In line with the findings in this study, the highest and lowest acute appendicitis rates occurred in the summer (i.e., July, August, and September) and winter (i.e., December), respectively, according to a study performed in California (10). In other studies carried out by Ahmed et al. in Pakistan (2018), Lee et al. in South Korea (2010), and Oguntola et al. in South-Western Nigeria (2010), the peak incidence rate of an appendectomy was reported in the summer (18-20).
In contrast to the results in this study, Nabipour (15), and Sulu et al. (2010) (21) reported the highest incidence rate in the winter, and the most frequent appendectomy rate was reported to occur in November and December in Iraq (22). The reasons for the increased incidence rate of appendicitis in the summer are not yet understood. However, several assumptions have been proposed, including the impact of dehydration, bowel movements decreasing, infections or allergens on the reactivity of the lymphoid tissue in the appendix, the effects of diet and humidity, as well as changes in atmospheric pressure (23).
The present study revealed that the most frequent pathological diagnosis was acute gangrenous (42.3%), whereas, in contrast to our finding, this type of diagnosis was 6.1% in a study carried out in India (13). In the aforementioned investigation, the most frequent diagnosis of appendicitis was inflammation (13). In the same line, in a study conducted by Rashid-Azar et al. (2017), suppurative appendicitis was the most common type that was observed on pathological examination (16). In a study performed by Nabipour in Kerman, Iran, and another research in Modarres Hospital, Tehran, Iran, 33.76% and 79.6% of cases were suffering from suppurative appendicitis, respectively, which were different from our findings in this study (5, 15).
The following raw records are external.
`src/rtl/seq_unsigned_divider_pkg.sv`:
```
// Shared types and constants for the sequential restoring divider.
// State encoding, divide-by-zero result pattern and counter-width helper.
package div_pkg;

  typedef enum logic [1:0] {
    IDLE = 2'd0,
    RUN  = 2'd1,
    DONE = 2'd2
  } state_t;

  // Sliced down to WIDTH bits for quotient and remainder on a zero divisor.
  localparam logic [15:0] DBZ_ONES = 16'hFFFF;

  function automatic int cw_for(input int width);
    return $clog2(width + 1);
  endfunction

endpackage

```
`src/rtl/seq_unsigned_divider_if.sv`:
```
// Operand/result bundle between a requester and the sequential divider.
interface seq_unsigned_divider_if #(
  parameter int WIDTH = 8
);

  logic             ena;
  logic             start;
  logic [WIDTH-1:0] dividend;
  logic [WIDTH-1:0] divisor;
  logic             busy;
  logic             done;
  logic [WIDTH-1:0] quotient;
  logic [WIDTH-1:0] remainder;
  logic             div_by_zero;

  modport master (
    output ena, start, dividend, divisor,
    input  busy, done, quotient, remainder, div_by_zero
  );

  modport slave (
    input  ena, start, dividend, divisor,
    output busy, done, quotient, remainder, div_by_zero
  );

endinterface

```
`src/rtl/seq_unsigned_divider_step.sv`:
```
// One restoring shift-subtract iteration: shift {P,Q} left, trial-subtract D,
// keep the difference and set the new quotient bit when it does not underflow.
module div_step #(
  parameter int WIDTH = 8
) (
  input  logic [WIDTH:0]   p_i,
  input  logic [WIDTH-1:0] q_i,
  input  logic [WIDTH-1:0] d_i,
  output logic [WIDTH:0]   p_o,
  output logic [WIDTH-1:0] q_o
);

  logic [2*WIDTH:0] pq_sh;
  logic [WIDTH:0]   p_sh;
  logic [WIDTH-1:0] q_sh;
  logic [WIDTH:0]   trial;

  assign pq_sh = {p_i, q_i} << 1;
  assign p_sh  = pq_sh[2*WIDTH:WIDTH];
  assign q_sh  = pq_sh[WIDTH-1:0];
  assign trial = p_sh - {1'b0, d_i};

  // A set MSB means the subtraction borrowed: restore P, quotient bit is 0.
  assign p_o = trial[WIDTH] ? p_sh : trial;
  assign q_o = {q_sh[WIDTH-1:1], ~trial[WIDTH]};

endmodule

```
`src/rtl/seq_unsigned_divider.sv`:
```
// Multi-cycle unsigned divider, one quotient bit per enabled clock, with a
// start/busy/done handshake and a one-cycle divide-by-zero shortcut.
module seq_unsigned_divider
  import div_pkg::*;
#(
  parameter int WIDTH = 8,
  parameter int CW    = cw_for(WIDTH)
) (
  input  logic                  clk,
  input  logic                  rst_n,
  seq_unsigned_divider_if.slave bus
);

  localparam logic [CW-1:0] LAST_ITER = CW'(WIDTH - 1);

  state_t           state_q, state_d;
  logic [WIDTH:0]   p_q, p_d;
  logic [WIDTH-1:0] q_q, q_d;
  logic [WIDTH-1:0] d_q, d_d;
  logic [CW-1:0]    cnt_q, cnt_d;
  logic [WIDTH-1:0] quo_q, quo_d;
  logic [WIDTH-1:0] rem_q, rem_d;
  logic             dbz_q, dbz_d;

  logic [WIDTH:0]   p_step;
  logic [WIDTH-1:0] q_step;

  div_step #(
    .WIDTH(WIDTH)
  ) u_step (
    .p_i(p_q),
    .q_i(q_q),
    .d_i(d_q),
    .p_o(p_step),
    .q_o(q_step)
  );

  always_ff @(posedge clk or negedge rst_n) begin
    if (!rst_n) begin
      state_q <= IDLE;
      p_q     <= '0;
      q_q     <= '0;
      d_q     <= '0;
      cnt_q   <= '0;
      quo_q   <= '0;
      rem_q   <= '0;
      dbz_q   <= 1'b0;
    end else begin
      state_q <= state_d;
      p_q     <= p_d;
      q_q     <= q_d;
      d_q     <= d_d;
      cnt_q   <= cnt_d;
      quo_q   <= quo_d;
      rem_q   <= rem_d;
      dbz_q   <= dbz_d;
    end
  end

  always_comb begin
    state_d = state_q;
    p_d     = p_q;
    q_d     = q_q;
    d_d     = d_q;
    cnt_d   = cnt_q;
    quo_d   = quo_q;
    rem_d   = rem_q;
    dbz_d   = dbz_q;

    if (bus.ena) begin
      case (state_q)
        IDLE, DONE: begin
          // DONE is a single-cycle pulse unless a new request arrives.
          state_d = IDLE;
          if (bus.start) begin
            if (bus.divisor == '0) begin
              state_d = DONE;
              quo_d   = DBZ_ONES[WIDTH-1:0];
              rem_d   = DBZ_ONES[WIDTH-1:0];
              dbz_d   = 1'b1;
            end else begin
              state_d = RUN;
              p_d     = '0;
              q_d     = bus.dividend;
              d_d     = bus.divisor;
              cnt_d   = '0;
            end
          end
        end
        RUN: begin
          p_d   = p_step;
          q_d   = q_step;
          cnt_d = cnt_q + CW'(1);
          if (cnt_q == LAST_ITER) begin
            state_d = DONE;
            quo_d   = q_step;
            rem_d   = p_step[WIDTH-1:0];
            dbz_d   = 1'b0;
          end
        end
        default: state_d = IDLE;
      endcase
    end
  end

  assign bus.busy        = (state_q == RUN);
  assign bus.done        = (state_q == DONE);
  assign bus.quotient    = quo_q;
  assign bus.remainder   = rem_q;
  assign bus.div_by_zero = dbz_q;

endmodule

```
`src/flat_wrapper.sv`:
```
// flat-port wrapper written by rule: the top's interface ports become plain ports
module seq_unsigned_divider_flat import div_pkg::*;
#(
  parameter int WIDTH = 8,
  parameter int CW    = cw_for(WIDTH)
)
  (clk, rst_n, bus_ena, bus_start, bus_dividend, bus_divisor, bus_busy, bus_done, bus_quotient, bus_remainder, bus_div_by_zero);
  seq_unsigned_divider_if #(.WIDTH(WIDTH)) bus_i ();
  input  logic clk;
  input  logic rst_n;
  input wire logic [$bits(bus_i.ena)-1:0] bus_ena;
  input wire logic [$bits(bus_i.start)-1:0] bus_start;
  input wire logic [$bits(bus_i.dividend)-1:0] bus_dividend;
  input wire logic [$bits(bus_i.divisor)-1:0] bus_divisor;
  output wire logic [$bits(bus_i.busy)-1:0] bus_busy;
  output wire logic [$bits(bus_i.done)-1:0] bus_done;
  output wire logic [$bits(bus_i.quotient)-1:0] bus_quotient;
  output wire logic [$bits(bus_i.remainder)-1:0] bus_remainder;
  output wire logic [$bits(bus_i.div_by_zero)-1:0] bus_div_by_zero;
  assign bus_i.ena = bus_ena;
  assign bus_i.start = bus_start;
  assign bus_i.dividend = bus_dividend;
  assign bus_i.divisor = bus_divisor;
  assign bus_busy = bus_i.busy;
  assign bus_done = bus_i.done;
  assign bus_quotient = bus_i.quotient;
  assign bus_remainder = bus_i.remainder;
  assign bus_div_by_zero = bus_i.div_by_zero;
  seq_unsigned_divider #(.WIDTH(WIDTH), .CW(CW)) u_core (.clk(clk), .rst_n(rst_n), .bus(bus_i));
endmodule
```
==> src/rtl/vga_timing_gen.sv <==
// Raster timing generator: H/V scan counters, porch/sync FSMs, delayed hsync/vsync/blank_n.
// Optional 16-bit frame counter when VGA_TIMING_FRAME_CNT_EN is defined.
//
// Both FSMs use the same phase encoding:
//   state    | meaning
//   PH_ACT   | visible pixels (H) / visible lines (V)
//   PH_FRONT | front porch
//   PH_SYNC  | sync pulse asserted
//   PH_BACK  | back porch; reset state, last position before wrap
module vga_timing_gen #(
  parameter int H_ACTIVE   = 640,
  parameter int H_FP       = 16,
  parameter int H_SYNC     = 96,
  parameter int H_BP       = 48,
  parameter int V_ACTIVE   = 480,
  parameter int V_FP       = 10,
  parameter int V_SYNC     = 2,
  parameter int V_BP       = 33,
  parameter bit HSYNC_POL  = 1'b0,
  parameter bit VSYNC_POL  = 1'b0,
  parameter int SYNC_DELAY = 1
) (
  input  logic             vga_clk,
  input  logic             reset_n,
  vga_timing_gen_if.master vga
);

  localparam int H_TOTAL = H_ACTIVE + H_FP + H_SYNC + H_BP;
  localparam int V_TOTAL = V_ACTIVE + V_FP + V_SYNC + V_BP;

  if (H_TOTAL > 1024 || V_TOTAL > 1024) begin : g_bad_total
    $error("vga_timing_gen: H_TOTAL and V_TOTAL must not exceed 1024");
  end
  if (SYNC_DELAY < 1 || SYNC_DELAY > 4) begin : g_bad_delay
    $error("vga_timing_gen: SYNC_DELAY must be 1..4");
  end

  localparam logic [9:0] H_ACT_END  = 10'(H_ACTIVE - 1);
  localparam logic [9:0] H_FP_END   = 10'(H_ACTIVE + H_FP - 1);
  localparam logic [9:0] H_SYNC_END = 10'(H_ACTIVE + H_FP + H_SYNC - 1);
  localparam logic [9:0] H_LAST     = 10'(H_TOTAL - 1);
  localparam logic [9:0] V_ACT_END  = 10'(V_ACTIVE - 1);
  localparam logic [9:0] V_FP_END   = 10'(V_ACTIVE + V_FP - 1);
  localparam logic [9:0] V_SYNC_END = 10'(V_ACTIVE + V_FP + V_SYNC - 1);
  localparam logic [9:0] V_LAST     = 10'(V_TOTAL - 1);

  typedef enum logic [1:0] {PH_ACT, PH_FRONT, PH_SYNC, PH_BACK} phase_e;

  function automatic phase_e next_phase(phase_e cur, logic [9:0] cnt, logic [9:0] e_act,
                                        logic [9:0] e_fp, logic [9:0] e_sync, logic [9:0] e_last);
    next_phase = cur;
    unique case (cur)
      PH_ACT:   if (cnt == e_act)  next_phase = PH_FRONT;
      PH_FRONT: if (cnt == e_fp)   next_phase = PH_SYNC;
      PH_SYNC:  if (cnt == e_sync) next_phase = PH_BACK;
      PH_BACK:  if (cnt == e_last) next_phase = PH_ACT;
    endcase
  endfunction

  phase_e                h_state_q, h_state_d, v_state_q, v_state_d;
  logic [9:0]            hcount_q, hcount_d, vcount_q, vcount_d;
  logic                  active_q, active_d;
  logic                  line_start_q, line_start_d;
  logic                  frame_start_q, frame_start_d;
  logic [SYNC_DELAY-1:0] hs_pipe_q, hs_pipe_d, vs_pipe_q, vs_pipe_d, bl_pipe_q, bl_pipe_d;
  logic                  h_wrap, v_wrap, hsync_raw, vsync_raw;
`ifdef VGA_TIMING_FRAME_CNT_EN
  logic [15:0]           frame_cnt_q, frame_cnt_d;
`endif

  always_comb begin
    h_wrap        = (hcount_q == H_LAST);
    v_wrap        = (vcount_q == V_LAST);
    hsync_raw     = (h_state_q == PH_SYNC) ? HSYNC_POL : ~HSYNC_POL;
    vsync_raw     = (v_state_q == PH_SYNC) ? VSYNC_POL : ~VSYNC_POL;
    hcount_d      = hcount_q;
    vcount_d      = vcount_q;
    h_state_d     = h_state_q;
    v_state_d     = v_state_q;
    active_d      = active_q;
    line_start_d  = line_start_q;
    frame_start_d = frame_start_q;
    hs_pipe_d     = hs_pipe_q;
    vs_pipe_d     = vs_pipe_q;
    bl_pipe_d     = bl_pipe_q;
`ifdef VGA_TIMING_FRAME_CNT_EN
    frame_cnt_d   = frame_cnt_q;
`endif
    if (vga.en) begin
      hcount_d  = h_wrap ? '0 : hcount_q + 10'd1;
      h_state_d = next_phase(h_state_q, hcount_q, H_ACT_END, H_FP_END, H_SYNC_END, H_LAST);
      if (h_wrap) begin
        vcount_d  = v_wrap ? '0 : vcount_q + 10'd1;
        v_state_d = next_phase(v_state_q, vcount_q, V_ACT_END, V_FP_END, V_SYNC_END, V_LAST);
      end
      // Registered flags are derived from next state so they stay coincident with the counters.
      active_d      = (h_state_d == PH_ACT) && (v_state_d == PH_ACT);
      line_start_d  = (hcount_d == '0);
      frame_start_d = (hcount_d == '0) && (vcount_d == '0);
      hs_pipe_d     = SYNC_DELAY'({hs_pipe_q, hsync_raw});
      vs_pipe_d     = SYNC_DELAY'({vs_pipe_q, vsync_raw});
      bl_pipe_d     = SYNC_DELAY'({bl_pipe_q, active_q});
`ifdef VGA_TIMING_FRAME_CNT_EN
      if (h_wrap && v_wrap) frame_cnt_d = frame_cnt_q + 16'd1;
`endif
    end
  end

  always_ff @(posedge vga_clk or negedge reset_n) begin
    if (!reset_n) begin
      hcount_q      <= H_LAST;
      vcount_q      <= V_LAST;
      h_state_q     <= PH_BACK;
      v_state_q     <= PH_BACK;
      active_q      <= 1'b0;
      line_start_q  <= 1'b0;
      frame_start_q <= 1'b0;
      hs_pipe_q     <= {SYNC_DELAY{~HSYNC_POL}};
      vs_pipe_q     <= {SYNC_DELAY{~VSYNC_POL}};
      bl_pipe_q     <= '0;
`ifdef VGA_TIMING_FRAME_CNT_EN
      frame_cnt_q   <= '0;
`endif
    end else begin
      hcount_q      <= hcount_d;
      vcount_q      <= vcount_d;
      h_state_q     <= h_state_d;
      v_state_q     <= v_state_d;
      active_q      <= active_d;
      line_start_q  <= line_start_d;
      frame_start_q <= frame_start_d;
      hs_pipe_q     <= hs_pipe_d;
      vs_pipe_q     <= vs_pipe_d;
      bl_pipe_q     <= bl_pipe_d;
`ifdef VGA_TIMING_FRAME_CNT_EN
      frame_cnt_q   <= frame_cnt_d;
`endif
    end
  end

  assign vga.hcount      = hcount_q;
  assign vga.vcount      = vcount_q;
  assign vga.active      = active_q;
  assign vga.line_start  = line_start_q;
  assign vga.frame_start = frame_start_q;
  assign vga.hsync       = hs_pipe_q[SYNC_DELAY-1];
  assign vga.vsync       = vs_pipe_q[SYNC_DELAY-1];
  assign vga.blank_n     = bl_pipe_q[SYNC_DELAY-1];
`ifdef VGA_TIMING_FRAME_CNT_EN
  assign vga.frame_cnt   = frame_cnt_q;
`endif

endmodule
Abu ful et al. (2019) designed and conducted a study based on a scale suggested by Ditillo et al. (2006) about appendicitis (24). They classified the patients with acute appendicitis from the onset of symptoms to surgery (25). In their study, the patients were categorized into 4 groups (G), namely G1= simple, G2= phlegmonous, G3= gangrenous, and G4= perforated appendicitis. They concluded that the time elapsed from the onset of the symptoms to appendectomy correlated with increased pathology grade and complication rate (25). Vejdan et al., who also reported previously that around 21% of appendicitis patients underwent appendectomy in Birjand, presented the complicated form of this emergency which highlighted the need to raise the physicians' and patients' awareness about the signs and symptoms of this condition (26). Based on the results of the aforementioned study and due to the gangrenous type of appendicitis in the most cases in this study, the long delays between onset of symptoms and patients' referral to the hospital need to be reduced and prevented.
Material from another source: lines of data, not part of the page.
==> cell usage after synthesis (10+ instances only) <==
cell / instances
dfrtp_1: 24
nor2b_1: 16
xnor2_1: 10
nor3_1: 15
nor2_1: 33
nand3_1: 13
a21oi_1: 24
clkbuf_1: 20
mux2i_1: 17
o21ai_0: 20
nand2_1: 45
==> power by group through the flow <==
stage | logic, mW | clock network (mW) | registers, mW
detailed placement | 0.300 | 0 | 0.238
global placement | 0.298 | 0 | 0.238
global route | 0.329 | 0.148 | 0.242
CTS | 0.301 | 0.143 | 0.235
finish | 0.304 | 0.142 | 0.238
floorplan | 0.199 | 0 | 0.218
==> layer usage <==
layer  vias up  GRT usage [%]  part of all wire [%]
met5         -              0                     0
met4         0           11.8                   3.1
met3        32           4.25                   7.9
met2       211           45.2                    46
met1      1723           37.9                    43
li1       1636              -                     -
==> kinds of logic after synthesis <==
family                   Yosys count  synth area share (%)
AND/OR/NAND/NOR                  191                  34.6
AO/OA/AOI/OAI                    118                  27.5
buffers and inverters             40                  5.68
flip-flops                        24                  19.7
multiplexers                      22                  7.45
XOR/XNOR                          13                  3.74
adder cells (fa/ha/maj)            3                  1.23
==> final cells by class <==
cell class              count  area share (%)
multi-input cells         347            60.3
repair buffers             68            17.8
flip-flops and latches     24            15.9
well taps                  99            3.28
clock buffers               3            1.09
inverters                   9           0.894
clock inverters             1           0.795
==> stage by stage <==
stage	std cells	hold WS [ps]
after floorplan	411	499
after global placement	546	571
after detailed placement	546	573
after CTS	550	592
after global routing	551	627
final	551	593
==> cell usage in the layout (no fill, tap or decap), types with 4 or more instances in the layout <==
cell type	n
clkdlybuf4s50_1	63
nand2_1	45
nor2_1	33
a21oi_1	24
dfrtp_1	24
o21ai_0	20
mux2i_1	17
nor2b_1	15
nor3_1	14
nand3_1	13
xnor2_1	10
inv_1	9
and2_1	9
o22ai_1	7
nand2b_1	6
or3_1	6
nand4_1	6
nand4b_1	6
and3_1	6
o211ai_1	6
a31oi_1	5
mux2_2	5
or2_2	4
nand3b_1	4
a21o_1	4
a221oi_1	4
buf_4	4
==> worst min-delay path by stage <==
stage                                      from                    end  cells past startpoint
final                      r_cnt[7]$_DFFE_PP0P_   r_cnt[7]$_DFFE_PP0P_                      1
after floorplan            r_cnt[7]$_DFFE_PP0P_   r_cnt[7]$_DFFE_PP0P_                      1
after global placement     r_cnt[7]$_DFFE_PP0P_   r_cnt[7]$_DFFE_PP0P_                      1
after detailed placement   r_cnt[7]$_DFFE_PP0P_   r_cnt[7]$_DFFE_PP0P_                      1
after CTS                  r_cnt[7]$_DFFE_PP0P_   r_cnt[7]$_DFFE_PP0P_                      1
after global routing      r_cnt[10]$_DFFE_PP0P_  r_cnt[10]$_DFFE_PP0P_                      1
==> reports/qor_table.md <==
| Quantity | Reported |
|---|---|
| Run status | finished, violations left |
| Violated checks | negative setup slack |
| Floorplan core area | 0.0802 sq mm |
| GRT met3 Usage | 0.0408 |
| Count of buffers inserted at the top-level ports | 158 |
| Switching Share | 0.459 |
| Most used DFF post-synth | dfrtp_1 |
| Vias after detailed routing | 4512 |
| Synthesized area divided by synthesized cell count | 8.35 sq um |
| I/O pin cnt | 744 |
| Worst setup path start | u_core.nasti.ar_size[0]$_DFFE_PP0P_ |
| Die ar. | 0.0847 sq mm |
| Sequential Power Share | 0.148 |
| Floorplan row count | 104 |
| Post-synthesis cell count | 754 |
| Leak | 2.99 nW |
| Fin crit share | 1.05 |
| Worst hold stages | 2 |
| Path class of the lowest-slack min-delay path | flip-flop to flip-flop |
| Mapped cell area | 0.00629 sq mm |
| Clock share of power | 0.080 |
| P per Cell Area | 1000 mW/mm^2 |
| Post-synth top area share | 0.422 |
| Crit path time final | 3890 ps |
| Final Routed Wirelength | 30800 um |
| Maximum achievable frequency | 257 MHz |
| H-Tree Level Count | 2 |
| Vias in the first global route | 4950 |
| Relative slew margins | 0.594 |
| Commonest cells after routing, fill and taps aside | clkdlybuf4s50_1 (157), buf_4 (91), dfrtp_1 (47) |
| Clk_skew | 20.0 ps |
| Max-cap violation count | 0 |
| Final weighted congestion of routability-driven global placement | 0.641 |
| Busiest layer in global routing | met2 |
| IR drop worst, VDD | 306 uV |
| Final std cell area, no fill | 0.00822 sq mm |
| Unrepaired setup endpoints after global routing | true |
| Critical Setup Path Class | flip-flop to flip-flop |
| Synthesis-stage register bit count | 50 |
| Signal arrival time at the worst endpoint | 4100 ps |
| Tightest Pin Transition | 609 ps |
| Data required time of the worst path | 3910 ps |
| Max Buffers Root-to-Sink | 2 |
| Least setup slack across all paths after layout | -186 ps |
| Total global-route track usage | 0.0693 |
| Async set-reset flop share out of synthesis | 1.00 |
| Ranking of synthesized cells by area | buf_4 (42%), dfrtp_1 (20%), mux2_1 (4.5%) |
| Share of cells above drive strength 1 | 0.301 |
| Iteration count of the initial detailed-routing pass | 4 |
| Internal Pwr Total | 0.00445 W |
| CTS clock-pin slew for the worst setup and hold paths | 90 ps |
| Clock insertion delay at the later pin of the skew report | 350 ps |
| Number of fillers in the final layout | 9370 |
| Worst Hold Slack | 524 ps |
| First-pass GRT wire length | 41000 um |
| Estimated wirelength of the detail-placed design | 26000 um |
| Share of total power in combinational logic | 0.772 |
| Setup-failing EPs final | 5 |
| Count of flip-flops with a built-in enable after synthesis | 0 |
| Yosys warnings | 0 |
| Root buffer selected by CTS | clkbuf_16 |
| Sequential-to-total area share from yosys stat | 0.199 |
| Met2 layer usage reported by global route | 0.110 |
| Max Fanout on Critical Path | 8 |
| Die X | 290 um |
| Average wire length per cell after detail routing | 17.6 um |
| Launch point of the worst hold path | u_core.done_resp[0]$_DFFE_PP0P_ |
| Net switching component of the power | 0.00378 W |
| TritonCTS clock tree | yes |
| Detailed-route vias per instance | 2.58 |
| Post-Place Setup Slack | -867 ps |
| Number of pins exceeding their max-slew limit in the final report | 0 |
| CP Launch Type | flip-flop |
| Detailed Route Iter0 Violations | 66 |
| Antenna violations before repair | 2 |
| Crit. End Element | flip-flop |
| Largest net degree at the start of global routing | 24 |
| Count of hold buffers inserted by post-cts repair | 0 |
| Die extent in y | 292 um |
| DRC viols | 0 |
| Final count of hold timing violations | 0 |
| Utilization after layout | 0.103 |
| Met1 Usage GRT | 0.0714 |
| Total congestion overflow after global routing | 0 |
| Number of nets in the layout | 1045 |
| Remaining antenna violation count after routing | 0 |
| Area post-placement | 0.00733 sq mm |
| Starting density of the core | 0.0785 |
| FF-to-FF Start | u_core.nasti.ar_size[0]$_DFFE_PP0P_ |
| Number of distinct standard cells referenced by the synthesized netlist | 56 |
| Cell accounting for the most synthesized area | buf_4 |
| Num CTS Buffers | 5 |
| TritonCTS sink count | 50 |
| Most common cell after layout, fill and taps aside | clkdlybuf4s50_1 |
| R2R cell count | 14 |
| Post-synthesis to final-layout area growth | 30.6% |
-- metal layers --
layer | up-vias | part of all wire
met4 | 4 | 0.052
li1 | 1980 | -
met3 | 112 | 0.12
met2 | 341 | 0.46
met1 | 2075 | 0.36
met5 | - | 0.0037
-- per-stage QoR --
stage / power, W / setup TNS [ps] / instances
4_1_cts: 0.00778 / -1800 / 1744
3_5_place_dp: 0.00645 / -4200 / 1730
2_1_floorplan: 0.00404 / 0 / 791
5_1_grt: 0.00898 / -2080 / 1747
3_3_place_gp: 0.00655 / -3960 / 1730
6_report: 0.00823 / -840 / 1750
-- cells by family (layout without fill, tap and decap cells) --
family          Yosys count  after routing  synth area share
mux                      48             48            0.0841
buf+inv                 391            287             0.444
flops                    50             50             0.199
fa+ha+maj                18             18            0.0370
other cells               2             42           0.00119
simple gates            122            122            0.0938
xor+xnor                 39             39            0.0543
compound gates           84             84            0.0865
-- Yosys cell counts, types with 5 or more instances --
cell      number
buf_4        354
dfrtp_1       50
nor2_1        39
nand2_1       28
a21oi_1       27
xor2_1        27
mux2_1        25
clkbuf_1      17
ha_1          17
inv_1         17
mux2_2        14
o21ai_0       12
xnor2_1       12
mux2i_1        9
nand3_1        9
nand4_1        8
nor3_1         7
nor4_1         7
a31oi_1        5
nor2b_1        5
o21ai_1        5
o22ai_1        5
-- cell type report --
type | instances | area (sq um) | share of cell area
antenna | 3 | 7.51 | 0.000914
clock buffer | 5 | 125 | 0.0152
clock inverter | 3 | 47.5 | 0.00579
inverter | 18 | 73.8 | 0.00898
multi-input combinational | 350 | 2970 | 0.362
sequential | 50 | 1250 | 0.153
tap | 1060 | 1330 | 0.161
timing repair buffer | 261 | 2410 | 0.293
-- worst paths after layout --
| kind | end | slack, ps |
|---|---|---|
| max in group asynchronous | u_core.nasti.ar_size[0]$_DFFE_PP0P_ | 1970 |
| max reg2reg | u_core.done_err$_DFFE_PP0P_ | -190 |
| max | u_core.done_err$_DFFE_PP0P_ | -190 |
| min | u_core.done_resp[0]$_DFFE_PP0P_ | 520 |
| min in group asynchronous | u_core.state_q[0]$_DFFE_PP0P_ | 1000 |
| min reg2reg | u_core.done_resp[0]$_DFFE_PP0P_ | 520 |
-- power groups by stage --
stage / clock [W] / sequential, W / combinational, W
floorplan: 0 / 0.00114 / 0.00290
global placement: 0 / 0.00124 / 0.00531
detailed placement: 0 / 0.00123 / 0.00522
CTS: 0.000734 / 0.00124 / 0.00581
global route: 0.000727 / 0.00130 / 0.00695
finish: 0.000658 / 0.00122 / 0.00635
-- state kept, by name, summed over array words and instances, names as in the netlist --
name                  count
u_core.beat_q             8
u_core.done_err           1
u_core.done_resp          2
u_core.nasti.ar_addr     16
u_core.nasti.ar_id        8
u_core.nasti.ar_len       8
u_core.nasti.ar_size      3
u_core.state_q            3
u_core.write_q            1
### config.mk
export PLATFORM = sky130hd
export DESIGN_NAME = key_expansion_gen
export DESIGN_NICKNAME = d
export VERILOG_FILES = /design/src/rtl/key_expansion_gen.sv
export SDC_FILE = /design/constraint.sdc
export NUM_CORES = 1
export LEC_CHECK = 0
export CAP_MARGIN = 25
export CORE_UTILIZATION = 55
export CTS_CLUSTER_DIAMETER = 40
export CTS_CLUSTER_SIZE = 30
export DETAILED_ROUTE_END_ITERATION = 6
export GPL_TIMING_DRIVEN = 0
export PLACE_DENSITY = 0.81
export SLEW_MARGIN = 30
export SYNTH_ARGS = -nofsm -noshare
export SYNTH_HDL_FRONTEND = slang
export SYNTH_SLANG_ARGS = --single-unit
### constraint.sdc
create_clock -name gated_clk_ff -period 6.5 [get_ports gated_clk_ff]
set_input_delay 0.65 -clock gated_clk_ff [delete_from_list [all_inputs] [get_ports gated_clk_ff]]
set_output_delay 0.65 -clock gated_clk_ff [all_outputs]
set_load 0.05 [all_outputs]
The findings of this study provide basic epidemiological information regarding appendicitis status in Birjand, Iran, for the first time. There are similarities and differences between this study
and other previous research; however, the dissimilarities can be considered in further analytical studies. The findings can also be useful for surgeons and health care managers. Based on the findings of the present study, the most affected age group was in 11-20 years age group most of whom were students; accordingly, it is of utmost importance to raise the students' awareness in this area which might be useful in early detection of acute appendicitis. This study is the first step towards enhancing our understanding of acute appendicitis status in Birjand, Iran. Further studies are required to explain the risk factors of this condition in this area.
The authors would like to thank all the participants for their cooperation in this study. Moreover, the authors are thankful to Mrs. Mahnoosh Salehi for her assistance in importing the data into SPSS software.
This paper was extracted from an MD thesis by Mahsa Hassanzadeh Taheri (Code:455476) which was financially supported by Birjand University of Medical Sciences, Birjand, Iran (Grant number: 4197).
Conflict of Interest
The authors declare that there is no conflict of interest regarding the publication of the study.